ESPE Abstracts (2018) 89 P-P2-321

Pallister Hall Syndrome: An Unusual Case of Central Precocious Puberty, Prolonged Vaginal Bleeding, Gelastic Seizures and Polysyndactyly in a 3 Month Old Infant

Larry Arciniegas, Beatriz Iglesias, Ariadna Campos, Fermina Lopez, Angel Sánchez Montañez & Maria Clemente


Vall d’Hebron, Barcelona Hospital Campus, Barcelona, Spain


Introduction: Central precocious puberty (CPP) at a very early age is usually caused by an organic lesion. The most common organic cause of CCP is the hypothalamic hamartoma (HH), which, associated with polysyndactyly, cleft palate and gelastic crises, clinically suggests the diagnosis of Pallister Hall Syndrome.

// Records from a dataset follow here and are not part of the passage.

<file path="src/rtl/apb_slave_mux_pkg.sv">
// Shared definitions for the APB slave fan-out / response-return stage.
`ifndef PADDR_WIDTH
`define PADDR_WIDTH 16
`endif
`ifndef APB_DATA_WIDTH
`define APB_DATA_WIDTH 32
`endif

package apb_slave_mux_pkg;

  localparam int PADDR_W = `PADDR_WIDTH;
  localparam int DATA_W  = `APB_DATA_WIDTH;

  // timeout event counter saturates here
  localparam logic [7:0] TOUT_MAX = 8'hFF;

  typedef enum logic [1:0] {
    ST_IDLE    = 2'd0,
    ST_SETUP   = 2'd1,
    ST_ACCESS  = 2'd2,
    ST_RELEASE = 2'd3
  } apb_state_t;

endpackage

</file>
<file path="src/rtl/apb_slave_mux_if.sv">
// Bridge-side and slave-side APB signals seen by the slave mux.
interface apb_slave_mux_if #(
  parameter int NUM_SLV = 4
);
  import apb_slave_mux_pkg::*;

  logic                      psel_en;
  logic                      penable;
  logic [PADDR_W-1:0]        paddr;
  logic                      pwrite;
  logic [NUM_SLV-1:0]        psel;
  logic [NUM_SLV*DATA_W-1:0] prdata_s;
  logic [NUM_SLV-1:0]        pready_s;
  logic [NUM_SLV-1:0]        pslverr_s;
  logic                      pready_x;
  logic                      pslverr_x;
  logic [DATA_W-1:0]         hrdata;

  // the mux itself
  modport slave (
    input  psel_en, penable, paddr, pwrite, prdata_s, pready_s, pslverr_s,
    output psel, pready_x, pslverr_x, hrdata
  );

  // bridge plus attached slaves
  modport master (
    output psel_en, penable, paddr, pwrite, prdata_s, pready_s, pslverr_s,
    input  psel, pready_x, pslverr_x, hrdata
  );

endinterface

</file>
<file path="src/rtl/apb_wdt_cnt.sv">
// Wait-state watchdog: counts unready access cycles of one transfer and
// flags the last permitted one.
module apb_wdt_cnt #(
  parameter int TIMEOUT = 16
) (
  input  logic hclk,
  input  logic hreset,
  input  logic clr,
  input  logic inc,
  output logic tc
);

  localparam int CNT_W = (TIMEOUT > 1) ? $clog2(TIMEOUT) : 1;

  logic [CNT_W-1:0] wait_cnt;

  assign tc = (wait_cnt == CNT_W'(TIMEOUT - 1));

  // clear has priority; holding at terminal count avoids wrapping if the
  // transfer is somehow not closed by the hit
  always_ff @(posedge hclk or posedge hreset) begin
    if (hreset)
      wait_cnt <= '0;
    else if (clr)
      wait_cnt <= '0;
    else if (inc && !tc)
      wait_cnt <= wait_cnt + CNT_W'(1);
  end

endmodule

</file>
<file path="src/rtl/apb_slave_mux.sv">
// APB fan-out downstream of the AHB-to-APB bridge: decodes paddr into
// one-hot selects, returns the selected slave's response, registers read
// data and bounds every transfer with a wait-state watchdog.
module apb_slave_mux
  import apb_slave_mux_pkg::*;
#(
  parameter int NUM_SLV = 4,
  parameter int IDX_W   = 3,
  parameter int TIMEOUT = 16
) (
  input  logic                  hclk,
  input  logic                  hreset,
  apb_slave_mux_if.slave        bus,
  input  logic                  err_clr,
  output logic [7:0]            tout_cnt
);

  apb_state_t        state, state_nxt;
  logic [IDX_W-1:0]  idx, idx_q;
  logic              unmapped;
  logic              acc, done, abort, tout_hit;
  logic              sel_ready, sel_err;
  logic [DATA_W-1:0] sel_rdata;
  logic              wdt_clr, wdt_inc, wdt_tc;

  // live decode while idle so psel is valid in the bridge's setup cycle
  assign idx      = (state == ST_IDLE) ? bus.paddr[PADDR_W-1 -: IDX_W] : idx_q;
  assign unmapped = (int'(idx) >= NUM_SLV);

  // pick the addressed slave's response; unmapped indices read as zero
  always_comb begin
    sel_ready = 1'b0;
    sel_err   = 1'b0;
    sel_rdata = '0;
    for (int i = 0; i < NUM_SLV; i++) begin
      if (int'(idx) == i) begin
        sel_ready = bus.pready_s[i];
        sel_err   = bus.pslverr_s[i];
        sel_rdata = bus.prdata_s[i*DATA_W +: DATA_W];
      end
    end
  end

  // state register
  always_ff @(posedge hclk or posedge hreset) begin
    if (hreset)
      state <= ST_IDLE;
    else
      state <= state_nxt;
  end

  // next-state logic
  always_comb begin
    state_nxt = state;
    case (state)
      ST_IDLE: begin
        if (bus.psel_en)
          state_nxt = done ? ST_RELEASE : (bus.penable ? ST_ACCESS : ST_SETUP);
      end
      ST_SETUP, ST_ACCESS: begin
        if (!bus.psel_en)
          state_nxt = ST_IDLE;
        else if (done)
          state_nxt = ST_RELEASE;
        else
          state_nxt = ST_ACCESS;
      end
      ST_RELEASE: begin
        if (!bus.psel_en)
          state_nxt = ST_IDLE;
      end
      default: state_nxt = ST_IDLE;
    endcase
  end

  // zero-latency selects and response; reset forces them low at once
  always_comb begin
    acc           = bus.psel_en & bus.penable & (state != ST_RELEASE) & !hreset;
    tout_hit      = acc & !unmapped & !sel_ready & wdt_tc;
    bus.pready_x  = acc & (unmapped | sel_ready | tout_hit);
    bus.pslverr_x = acc & (unmapped | tout_hit | (sel_ready & sel_err));
    done          = acc & bus.pready_x;
    abort         = !bus.psel_en & ((state == ST_SETUP) | (state == ST_ACCESS));
    wdt_clr       = (state == ST_IDLE) | abort | done;
    wdt_inc       = acc & !sel_ready;
    bus.psel      = '0;
    for (int i = 0; i < NUM_SLV; i++)
      bus.psel[i] = bus.psel_en & (state != ST_RELEASE) & !unmapped & !hreset
                    & (int'(idx) == i);
  end

  // hold the decoded index for the rest of the transfer
  always_ff @(posedge hclk or posedge hreset) begin
    if (hreset)
      idx_q <= '0;
    else if (state == ST_IDLE && bus.psel_en)
      idx_q <= bus.paddr[PADDR_W-1 -: IDX_W];
  end

  // read data only captured on a clean read completion
  always_ff @(posedge hclk or posedge hreset) begin
    if (hreset)
      bus.hrdata <= '0;
    else if (done && !bus.pwrite && !bus.pslverr_x)
      bus.hrdata <= sel_rdata;
  end

  // timeout event counter; clear wins over a simultaneous hit
  always_ff @(posedge hclk or posedge hreset) begin
    if (hreset)
      tout_cnt <= '0;
    else if (err_clr)
      tout_cnt <= '0;
    else if (tout_hit && done && tout_cnt != TOUT_MAX)
      tout_cnt <= tout_cnt + 8'd1;
  end

  apb_wdt_cnt #(
    .TIMEOUT (TIMEOUT)
  ) u_wdt (
    .hclk   (hclk),
    .hreset (hreset),
    .clr    (wdt_clr),
    .inc    (wdt_inc),
    .tc     (wdt_tc)
  );

endmodule

</file>
<file path="src/flat_wrapper.sv">
// flat-port wrapper written by rule: the top's interface ports become plain ports
module apb_slave_mux_flat import apb_slave_mux_pkg::*;
#(
  parameter int NUM_SLV = 4,
  parameter int IDX_W   = 3,
  parameter int TIMEOUT = 16
)
  (hclk, hreset, err_clr, tout_cnt, bus_psel_en, bus_penable, bus_paddr, bus_pwrite, bus_prdata_s, bus_pready_s, bus_pslverr_s, bus_psel, bus_pready_x, bus_pslverr_x, bus_hrdata);
  apb_slave_mux_if #(.NUM_SLV(NUM_SLV)) bus_i ();
  input  logic hclk;
  input  logic hreset;
  input  logic err_clr;
  output logic [7:0] tout_cnt;
  input wire logic [$bits(bus_i.psel_en)-1:0] bus_psel_en;
  input wire logic [$bits(bus_i.penable)-1:0] bus_penable;
  input wire logic [$bits(bus_i.paddr)-1:0] bus_paddr;
  input wire logic [$bits(bus_i.pwrite)-1:0] bus_pwrite;
  input wire logic [$bits(bus_i.prdata_s)-1:0] bus_prdata_s;
  input wire logic [$bits(bus_i.pready_s)-1:0] bus_pready_s;
  input wire logic [$bits(bus_i.pslverr_s)-1:0] bus_pslverr_s;
  output wire logic [$bits(bus_i.psel)-1:0] bus_psel;
  output wire logic [$bits(bus_i.pready_x)-1:0] bus_pready_x;
  output wire logic [$bits(bus_i.pslverr_x)-1:0] bus_pslverr_x;
  output wire logic [$bits(bus_i.hrdata)-1:0] bus_hrdata;
  assign bus_i.psel_en = bus_psel_en;
  assign bus_i.penable = bus_penable;
  assign bus_i.paddr = bus_paddr;
  assign bus_i.pwrite = bus_pwrite;
  assign bus_i.prdata_s = bus_prdata_s;
  assign bus_i.pready_s = bus_pready_s;
  assign bus_i.pslverr_s = bus_pslverr_s;
  assign bus_psel = bus_i.psel;
  assign bus_pready_x = bus_i.pready_x;
  assign bus_pslverr_x = bus_i.pslverr_x;
  assign bus_hrdata = bus_i.hrdata;
  apb_slave_mux #(.NUM_SLV(NUM_SLV), .IDX_W(IDX_W), .TIMEOUT(TIMEOUT)) u_core (.hclk(hclk), .hreset(hreset), .bus(bus_i), .err_clr(err_clr), .tout_cnt(tout_cnt));
endmodule
</file>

Case: Infant 3-month-old woman with no family history. Polydactyly in hands and feet is evident from the second trimester of pregnancy. Born at 41 weeks. Weight 3330 g, length 52 cm, cephalic perimeter 33 cm. Posterior cleft palate, and polysyndactyly in hands and feet. Echocardiography evidences ostium secundum -type interauricular communication. From the first months of life, she reports stereotyped episodes of facial expression change, such as sudden laughing or crying of about 4-5 seconds suggestive of gelastic seizures. At 6 months of age, consultation for vaginal bleeding present from birth, with frequencies 1–2 times a month. Bilateral breast tissue was observed with hyperpigmented areolas, visible urinary meatus and vaginal introitus where the vaginal wall protrudes, so that, in view of this finding, she is transferred for assessment and follow-up by urology. We performed a peak GnRH stimulation test of LH and 79 U/l and FSH of 16.26 U/l, Estradiol 116.47 pg/ml, findings compatible with central precocious puberty. MRI showed an oval, solid, suprasellar lesion measuring 20×18×13 mm in diameter, compatible with pedunculated hypothalamic hamartoma. In pelvic MRI of uterus increased in size, with a cervix / fundus ratio greater than 1 with marked endometrial thickening. We successfully treated her with GnRh analogues (aGnRH), initial dose of 1875 mg: 0, 14, 28 days and then with 1,875 mg every 28 days. A genetic study was performed with the result GLI3 GEN: pathogenesis mutation not described: exon 15 c.3439G> T confirming the diagnosis of Pallister Hall syndrome. Gelastic seizures were treated with oxacarbamazepine, and the surgical resolution of the cleft palate and polysyndactyly was performed.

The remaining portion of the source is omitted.